(Editor’s note: This story was written by Taylor Reed of The Caledonian-Record, which first published it July 10, 2013.)

The 530 employees at Northeastern Vermont Regional Hospital in St. Johnsbury can stop bracing for the federal sequester.

Layoffs are not planned, hospital CEO Paul Bengtson said Tuesday. Cuts will occur elsewhere to cope with a sequester driven reduction of $400,000 yearly in Medicare reimbursement that struck April 1, he said.

“It’s significant,” Bengtson said. “We have to react to that by managing our expenses. We just need to make sure we are able to adapt to these things by not over-hiring and not under-hiring. We’re always struggling to manage our expenses here, just like any other business. We try to be fast, flexible and fat free so we can respond to these arbitrary cuts from the federal government. … There are better ways of managing our federal budget than having a sequester.”

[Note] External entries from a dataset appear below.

$ cat src/rtl/fir_out_buffer.sv
// Output buffer for the FIR core: decimator followed by a first-word-fall-through
// FIFO with level interrupt and sticky overflow / drop counting.
module fir_out_buffer #(
  parameter int unsigned DATA_W = 32,
  parameter int unsigned DEPTH  = 16,
  parameter int unsigned ADDR_W = 4
) (
  input  logic                     clk,
  input  logic                     rst_n,
  input  logic [7:0]               decim,
  input  logic                     clear,
  input  logic                     in_valid,
  input  logic signed [DATA_W-1:0] in_sample,
  output logic                     m_valid,
  output logic [DATA_W-1:0]        m_data,
  input  logic                     m_ready,
  input  logic [ADDR_W:0]          thresh,
  output logic [ADDR_W:0]          level,
  output logic                     irq_level,
  output logic                     overflow,
  input  logic                     ovf_clr,
  output logic [15:0]              drop_cnt
);

  localparam int unsigned LVL_W = ADDR_W + 1;
  localparam logic [LVL_W-1:0] FULL_LVL = LVL_W'(DEPTH);

  logic [DATA_W-1:0] mem [DEPTH];
  logic [ADDR_W-1:0] wr_ptr;
  logic [ADDR_W-1:0] rd_ptr;
  logic [LVL_W-1:0]  lvl;
  logic [LVL_W-1:0]  lvl_nxt;
  logic [7:0]        dcnt;
  logic [7:0]        dcnt_nxt;
  logic              keep;
  logic              pop;
  logic              full;
  logic              wr;
  logic              drop;
  logic              irq_nxt;

  // Decimator: a stale count above the new factor is treated as already wrapped.
  always_comb begin
    keep     = 1'b0;
    dcnt_nxt = dcnt;
    if (in_valid) begin
      if (decim <= 8'd1) begin
        keep     = 1'b1;
        dcnt_nxt = 8'd0;
      end else if (dcnt >= decim) begin
        keep     = 1'b0;
        dcnt_nxt = 8'd1;
      end else begin
        keep     = (dcnt == 8'd0);
        dcnt_nxt = (dcnt == (decim - 8'd1)) ? 8'd0 : dcnt + 8'd1;
      end
    end
  end

  // FIFO handshake: a pop frees the slot that a write at full may reuse.
  always_comb begin
    pop   = (lvl != '0) && m_ready;
    full  = (lvl == FULL_LVL);
    wr    = keep && (!full || pop);
    drop  = keep && full && !pop;
    case ({wr, pop})
      2'b10:   lvl_nxt = lvl + LVL_W'(1);
      2'b01:   lvl_nxt = lvl - LVL_W'(1);
      default: lvl_nxt = lvl;
    endcase
    irq_nxt = (thresh != '0) && (lvl_nxt >= thresh);
  end

  always_ff @(posedge clk) begin
    if (!rst_n || clear) begin
      wr_ptr    <= '0;
      rd_ptr    <= '0;
      lvl       <= '0;
      dcnt      <= 8'd0;
      irq_level <= 1'b0;
      overflow  <= 1'b0;
      drop_cnt  <= 16'd0;
    end else begin
      dcnt      <= dcnt_nxt;
      lvl       <= lvl_nxt;
      irq_level <= irq_nxt;
      if (wr)  wr_ptr <= wr_ptr + ADDR_W'(1);
      if (pop) rd_ptr <= rd_ptr + ADDR_W'(1);
      if (drop) begin
        overflow <= 1'b1;
        if (ovf_clr)                  drop_cnt <= 16'd1;
        else if (drop_cnt != 16'hFFFF) drop_cnt <= drop_cnt + 16'd1;
      end else if (ovf_clr) begin
        overflow <= 1'b0;
        drop_cnt <= 16'd0;
      end
    end
  end

  // Storage is left unreset; reads are masked while empty.
  always_ff @(posedge clk) begin
    if (rst_n && !clear && wr) mem[wr_ptr] <= in_sample;
  end

  assign level   = lvl;
  assign m_valid = (lvl != '0);
  assign m_data  = m_valid ? mem[rd_ptr] : '0;

endmodule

The hospital avoided layoffs through careful planning, Bengtson said. That means putting off capital expenses and planned projects to cover the $400,000 loss, he said.

Examples include delaying certain building maintenance and delaying the expansion of the hospital’s Kingdom Internal Medicine practice on Breezy Hill.

“That practice is starved for space and bursting at the seams, but we will have to delay that,” Bengtson said.

Bob Hersey, the hospital’s CFO, said the sequester dictates a 2 percent reduction in medicare payments to all the country’s hospitals. Medicaid is not affected, he said.

Northeastern Vermont Regional Hospital maintains an annual budget of about $64 million, Hersey said. It employees 410 full-timers and 120 part-timers, he said.

The hospital has been planning for sequestration since this winter but nobody at the time knew if it would happen or not, Hersey said.

“We’ve built into the upcoming budget the idea that sequestration or other reductions would occur,” Hersey said. “We’ve put off projects or purchases in the budget. Delaying them won’t affect the quality of patient care.”

The hospital does not expect any relief until at least September 30 of next year, Hersey said.

Like Northeastern Vermont Regional Hospital, Northern Counties Health Care in St. Johnsbury and CALEX Ambulance Service in St. Johnsbury will suffer from sequestration. Neither organization plans to cut employees.

“It certainly affects us on the bottom line,” said CALEX CEO Michael Wright. “I don’t expect, hopefully, any layoffs related to it.”

Tom Pitts, CFO at Northern Counties, said the same. The organization is impacted but plans to manage it rather than layoff workers, he said.

“It isn’t going to be a significant impact,” Pitts said. “We’ll get less money. We’ll just have to manage.”